The kitchen push-up. What is a kitchen push-up? Every time you walk into your kitchen you will be required to do at least FIVE push-ups. I don’t care if they are rock hard hand-release push-ups or gilry on your knee push-ups. I want FIVE push-ups EVERY TIME you walk into your kitchen- even if you are not going in there to eat.

Sleep – 6-8 hours a night. Get yourself some melatonin and some GABA. But get your sleep!

This is what you will be required to do DAILY.

I will also post a daily challenge on FaceBook and send the challenge via email. The daily challenges will be something like 30 minutes of a walk/jog on top of your usual fitness routine. You will also be required to interact with the other members of the Holiday Challenge – cause misery enjoys company ;-)

I am sure a lot of you are wondering about Thanksgiving dinner – what to do, what to do?! Enjoy it! You read that right. Enjoy it. On Thanksgiving you get to eat whatever meal you plan that is your holiday tradition in being thankful for the things you have in your life; complete with shots of whiskey so you can tolerate your in-laws. The only restriction is that’s it – no leftover stuffing or bread to fuel Black Friday Shopping on the 25th. If you’d like to shove a turkey leg in your pocket and some broccoli in the other pockets that is fair game.

Christmas party rules. You can celebrate Christmas with ONE party. Again this is a restriction free celebration. The only rule is that you celebrate at this ONE party for 4 hours only.

Christmas dinner rules. Same as Thanksgiving dinner. You celebrate the day the way you normally would celebrate. Christmas bread, jams and rolls; cookies, fudge and booze. If you celebrate on Christmas Eve that is fine – but then you don’t get to celebrate on Christmas. This is an either or; you don’t get both.

The Holiday Challenge ends on 31 December. The winner is the person who stuck to the challenge 100 percent. This is an honor system. So if you don’t have any honor don’t bother signing up to play. You will have two chances during the challenge to redeem yourself if you “fall off the proverbial Holiday Challenge wagon”.

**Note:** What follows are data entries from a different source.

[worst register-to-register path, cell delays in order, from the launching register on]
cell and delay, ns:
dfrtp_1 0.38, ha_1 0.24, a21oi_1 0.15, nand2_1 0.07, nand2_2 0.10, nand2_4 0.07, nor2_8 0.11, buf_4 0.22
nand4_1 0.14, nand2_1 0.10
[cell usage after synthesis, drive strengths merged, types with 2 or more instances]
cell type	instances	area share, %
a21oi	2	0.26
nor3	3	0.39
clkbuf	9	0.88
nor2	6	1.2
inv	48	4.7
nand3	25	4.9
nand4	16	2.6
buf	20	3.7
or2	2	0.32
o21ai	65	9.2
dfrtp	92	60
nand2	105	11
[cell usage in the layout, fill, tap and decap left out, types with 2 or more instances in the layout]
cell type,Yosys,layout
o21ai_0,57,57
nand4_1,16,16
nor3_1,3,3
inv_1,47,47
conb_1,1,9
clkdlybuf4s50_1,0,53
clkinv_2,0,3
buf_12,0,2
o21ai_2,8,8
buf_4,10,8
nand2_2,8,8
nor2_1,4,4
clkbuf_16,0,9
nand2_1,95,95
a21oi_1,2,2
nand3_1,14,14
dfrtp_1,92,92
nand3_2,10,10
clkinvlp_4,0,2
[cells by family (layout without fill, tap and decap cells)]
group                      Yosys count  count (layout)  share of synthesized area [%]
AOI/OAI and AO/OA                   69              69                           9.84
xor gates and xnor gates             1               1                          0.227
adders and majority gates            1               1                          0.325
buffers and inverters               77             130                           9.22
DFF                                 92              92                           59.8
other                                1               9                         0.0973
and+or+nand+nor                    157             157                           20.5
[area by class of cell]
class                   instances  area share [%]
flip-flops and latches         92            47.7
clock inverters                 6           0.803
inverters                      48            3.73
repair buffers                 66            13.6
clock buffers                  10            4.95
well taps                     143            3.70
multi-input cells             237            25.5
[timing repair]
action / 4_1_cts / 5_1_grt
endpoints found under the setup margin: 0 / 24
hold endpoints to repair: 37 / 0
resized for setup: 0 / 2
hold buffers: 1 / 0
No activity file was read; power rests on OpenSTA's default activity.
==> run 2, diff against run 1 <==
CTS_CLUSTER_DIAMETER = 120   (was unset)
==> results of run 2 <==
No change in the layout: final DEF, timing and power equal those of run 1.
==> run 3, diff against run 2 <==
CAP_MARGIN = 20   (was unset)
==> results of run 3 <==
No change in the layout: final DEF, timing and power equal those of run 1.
`config.mk`:
```
export PLATFORM = sky130hd
export DESIGN_NAME = dff_shift_bank_flat
export DESIGN_NICKNAME = d
export VERILOG_FILES = /design/src/rtl/dff_shift_bank_pkg.sv /design/src/rtl/dff_shift_bank_if.sv /design/src/rtl/dff_shift_bank_stage.sv /design/src/rtl/dff_shift_bank.sv /design/src/flat_wrapper.sv
export SDC_FILE = /design/constraint.sdc
export NUM_CORES = 1
export LEC_CHECK = 0
export CAP_MARGIN = 20
export CELL_PAD_IN_SITES_DETAIL_PLACEMENT = 1
export CELL_PAD_IN_SITES_GLOBAL_PLACEMENT = 2
export CORE_MARGIN = 1
export CORE_UTILIZATION = 24
export DETAILED_ROUTE_END_ITERATION = 6
export PLACE_DENSITY_LB_ADDON = 0.25
export SYNTH_ARGS = -nofsm -noshare
export SYNTH_HDL_FRONTEND = slang
export SYNTH_SLANG_ARGS = --single-unit
```
`constraint.sdc`:
```
create_clock -name clk -period 2.15 [get_ports clk]
set_input_delay 0.43 -clock clk [delete_from_list [all_inputs] [get_ports clk]]
set_output_delay 0.43 -clock clk [all_outputs]
set_load 0.05 [all_outputs]
```
`src/rtl/dff_shift_bank_pkg.sv`:
```
// Shared types for the shift bank: the operating mode encoding.
package dff_pkg;

  localparam int MODE_W = 2;

  typedef enum logic [MODE_W-1:0] {
    HOLD  = 2'd0,
    SHIFT = 2'd1,
    LOAD  = 2'd2,
    CLEAR = 2'd3
  } mode_t;

endpackage

```
`src/rtl/dff_shift_bank_if.sv`:
```
// Control/data bundle of the shift bank. The master drives mode and data. The slave returns the tail stage and the occupancy flags.
interface dff_shift_bank_if #(
  parameter int WIDTH = 8,
  parameter int DEPTH = 4
);
  import dff_pkg::*;

  localparam int CW = $clog2(DEPTH + 1);

  mode_t                    mode;
  logic [WIDTH-1:0]         d;
  logic                     d_valid;
  logic [DEPTH*WIDTH-1:0]   load_data;
  logic [WIDTH-1:0]         q;
  logic [WIDTH-1:0]         qb;
  logic                     q_valid;
  logic [CW-1:0]            fill_count;
  logic                     full;
  logic                     empty;

  modport master (
    output mode, d, d_valid, load_data,
    input  q, qb, q_valid, fill_count, full, empty
  );

  modport slave (
    input  mode, d, d_valid, load_data,
    output q, qb, q_valid, fill_count, full, empty
  );

endinterface

```
`src/rtl/dff_shift_bank_stage.sv`:
```
// One stage of the bank. It holds a data word and its valid tag.
// Reset and CLEAR restore RESET_VAL. LOAD presets the stage. SHIFT takes the upstream word.
module dff_stage
  import dff_pkg::*;
#(
  parameter int               WIDTH     = 8,
  parameter logic [WIDTH-1:0] RESET_VAL = '0
) (
  input  logic             clk,
  input  logic             reset,
  input  mode_t            i_mode,
  input  logic [WIDTH-1:0] i_d,
  input  logic             i_d_valid,
  input  logic [WIDTH-1:0] i_load,
  output logic [WIDTH-1:0] o_data,
  output logic             o_vld
);

  logic [WIDTH-1:0] r_data;
  logic             r_vld;

  // Reset has priority over the mode. HOLD and any unknown mode leave the stage untouched.
  always_ff @(posedge clk) begin
    if (reset) begin
      r_data <= RESET_VAL;
      r_vld  <= 1'b0;
    end else begin
      case (i_mode)
        SHIFT: begin
          r_data <= i_d;
          r_vld  <= i_d_valid;
        end
        LOAD: begin
          r_data <= i_load;
          r_vld  <= 1'b1;
        end
        CLEAR: begin
          r_data <= RESET_VAL;
          r_vld  <= 1'b0;
        end
        default: ;
      endcase
    end
  end

  assign o_data = r_data;
  assign o_vld  = r_vld;

endmodule

```
`src/rtl/dff_shift_bank.sv`:
```
// WIDTH x DEPTH register bank with per-stage valid tags. It drives true and complementary outputs from the last stage.
// It also keeps a registered count of valid stages.
module dff_shift_bank
  import dff_pkg::*;
#(
  parameter int               WIDTH     = 8,
  parameter int               DEPTH     = 4,
  parameter logic [WIDTH-1:0] RESET_VAL = '0
) (
  input  logic             clk,
  input  logic             reset,
  dff_shift_bank_if.slave  bus
);

  localparam int CW = $clog2(DEPTH + 1);

  logic [DEPTH-1:0][WIDTH-1:0] w_data;
  logic [DEPTH-1:0][WIDTH-1:0] w_din;
  logic [DEPTH-1:0]            w_vld;
  logic [DEPTH-1:0]            w_vin;
  logic [DEPTH-1:0]            w_vld_nxt;
  logic [CW-1:0]               w_fill_nxt;
  logic [CW-1:0]               r_fill_count;

  // Stage 0 takes the serial input. Every later stage takes its predecessor.
  for (genvar i = 0; i < DEPTH; i++) begin : g_stage
    if (i == 0) begin : g_head
      assign w_din[i] = bus.d;
      assign w_vin[i] = bus.d_valid;
    end else begin : g_link
      assign w_din[i] = w_data[i-1];
      assign w_vin[i] = w_vld[i-1];
    end

    dff_stage #(
      .WIDTH     (WIDTH),
      .RESET_VAL (RESET_VAL)
    ) u_stage (
      .clk       (clk),
      .reset     (reset),
      .i_mode    (bus.mode),
      .i_d       (w_din[i]),
      .i_d_valid (w_vin[i]),
      .i_load    (bus.load_data[i*WIDTH +: WIDTH]),
      .o_data    (w_data[i]),
      .o_vld     (w_vld[i])
    );
  end

  // Predict the valid vector the stages will hold after this edge.
  // The count is registered from this prediction, so it never lags the stages.
  always_comb begin
    w_vld_nxt = w_vld;
    case (bus.mode)
      SHIFT:   w_vld_nxt = w_vin;
      LOAD:    w_vld_nxt = '1;
      CLEAR:   w_vld_nxt = '0;
      default: w_vld_nxt = w_vld;
    endcase
    w_fill_nxt = '0;
    for (int i = 0; i < DEPTH; i++)
      w_fill_nxt = w_fill_nxt + CW'(w_vld_nxt[i]);
  end

  // Occupancy register, reset alongside the stages.
  always_ff @(posedge clk) begin
    if (reset) r_fill_count <= '0;
    else       r_fill_count <= w_fill_nxt;
  end

  assign bus.q          = w_data[DEPTH-1];
  assign bus.qb         = ~w_data[DEPTH-1];
  assign bus.q_valid    = w_vld[DEPTH-1];
  assign bus.fill_count = r_fill_count;
  assign bus.full       = (r_fill_count == CW'(DEPTH));
  assign bus.empty      = (r_fill_count == '0);

  a_q_qb: assert property (@(posedge clk) bus.qb == ~bus.q);

  a_fill_pop: assert property (@(posedge clk) disable iff (reset)
    r_fill_count == CW'($countones(w_vld)));

  a_mode_known: assert property (@(posedge clk) disable iff (reset)
    !$isunknown(bus.mode));

endmodule

```
`src/flat_wrapper.sv`:
```
// flat-port wrapper written by rule: the top's interface ports become plain ports
module dff_shift_bank_flat import dff_pkg::*;
#(
  parameter int               WIDTH     = 8,
  parameter int               DEPTH     = 4,
  parameter logic [WIDTH-1:0] RESET_VAL = '0
)
  (clk, reset, bus_mode, bus_d, bus_d_valid, bus_load_data, bus_q, bus_qb, bus_q_valid, bus_fill_count, bus_full, bus_empty);
  dff_shift_bank_if #(.WIDTH(WIDTH), .DEPTH(DEPTH)) bus_i ();
  input  logic clk;
  input  logic reset;
  input wire logic [$bits(bus_i.mode)-1:0] bus_mode;
  input wire logic [$bits(bus_i.d)-1:0] bus_d;
  input wire logic [$bits(bus_i.d_valid)-1:0] bus_d_valid;
  input wire logic [$bits(bus_i.load_data)-1:0] bus_load_data;
  output wire logic [$bits(bus_i.q)-1:0] bus_q;
  output wire logic [$bits(bus_i.qb)-1:0] bus_qb;
  output wire logic [$bits(bus_i.q_valid)-1:0] bus_q_valid;
  output wire logic [$bits(bus_i.fill_count)-1:0] bus_fill_count;
  output wire logic [$bits(bus_i.full)-1:0] bus_full;
  output wire logic [$bits(bus_i.empty)-1:0] bus_empty;
  assign bus_i.mode = bus_mode;
  assign bus_i.d = bus_d;
  assign bus_i.d_valid = bus_d_valid;
  assign bus_i.load_data = bus_load_data;
  assign bus_q = bus_i.q;
  assign bus_qb = bus_i.qb;
  assign bus_q_valid = bus_i.q_valid;
  assign bus_fill_count = bus_i.fill_count;
  assign bus_full = bus_i.full;
  assign bus_empty = bus_i.empty;
  dff_shift_bank #(.WIDTH(WIDTH), .DEPTH(DEPTH), .RESET_VAL(RESET_VAL)) u_core (.clk(clk), .reset(reset), .bus(bus_i));
endmodule
```
After elaboration in Yosys (flattened, before gate mapping) --
Index checks and enable logic that the tools add are counted.
Word-level totals: register bits 39, logic and storage cells 28
Operators by class: add/sub/neg operators 3, equal/unequal tests 4, mux-type cells 9, bitwise operators 1, reductions and logical operators 2
Operators with widths (count):
- $pmux W8 S3 | 4
- $pmux W1 S3 | 4
- $pmux W4 S3 | 1
- $not A8 Y8 | 1
- $add A3 B1 Y3 | 2
- $eq A2 B2 Y1 const B | 2
- $eq A3 B3 Y1 const B | 1
- $logic_not A3 Y1 | 1
- $reduce_bool A3 Y1 | 1
- $add A1 B1 Y2 | 1
- $eq A2 B1 Y1 const B | 1

Depth between registers and ports, before layout --
word-level depth 5, gate-level depth with buffers 8

By module --
Synthesis repeated with hierarchy kept, for this count alone.
Second synthesis, totals: cells, all modules 226, area total of the unflattened synthesis 2534.9 sq um
By module, submodules not included:
- dff_stage | instances 4, cells each 49, area each 574.3 sq um
- dff_shift_bank | instances 1, cells each 30, area each 237.7 sq um

Worst setup path before layout --
Ideal clock, no wire load.
path type register to output, start point reg u_core.r_fill_count[2] (netlist: u_core.bus.fill_count[2]), end point out bus_full, arrival 1851 ps, data required time 1720 ps, setup slack -131 ps, stages on the path, launching flop included 2, path buffers 0, cell sequence dfxtp_1 -> nor3b_1
Between the ends: cells in the longest elaborated chain, start to end 1
RTL lines:
- start: declaration | line dff_shift_bank.sv:23 | logic [CW-1:0] r_fill_count;
- start signal: assignment | line dff_shift_bank.sv:68 | else r_fill_count <= w_fill_nxt;
- $eq A3 B3 Y1 | line dff_shift_bank.sv:75 | assign bus.full = (r_fill_count == CW'(DEPTH));
- end: declaration | line flat_wrapper.sv:20 | output wire logic [$bits(bus_i.full)-1:0] bus_full;
Every way passes these cells.

Worst setup path in the final report --
Ends and elaborated chain as after synthesis.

How you redeem yourself? You must write a paper on why you cheated on the Holiday Challenge. The paper must include specific details about the cheat. What it was; why you decided you had to cheat; how cheating made you feel before, during and after. The purpose of the paper is reflection on your emotional eating. This challenge is about eating real food through the holidays and refusing temptation even when it is easily accessible. We all have the willpower and discipline to do this because there is no starving involved in this challenge. I am not asking you to eat 1300 calories a day – you can eat as much as you want as long as the foods do not contain grains or sugar. So you will never be physically hungry.

Emotionally hungry? Probably – this challenge is about getting over that and becoming stronger and controlling your emotion.

The prize – the winner will receive a basket of my favorite things. Now you are probably thinking that sounds like horse shit! I promise some of my favorite things are walnut and brown sugar candles; oatmeal raisin scented soaps; cool gym wear gear and the like.

You do NOT have to be a member of The Gym Cellar to play – you can live in Canada and play! If you win I just need your address!

LET’S DO THIS!!! HEALTH FOR THE HOLIDAYS!! WHO IS IN???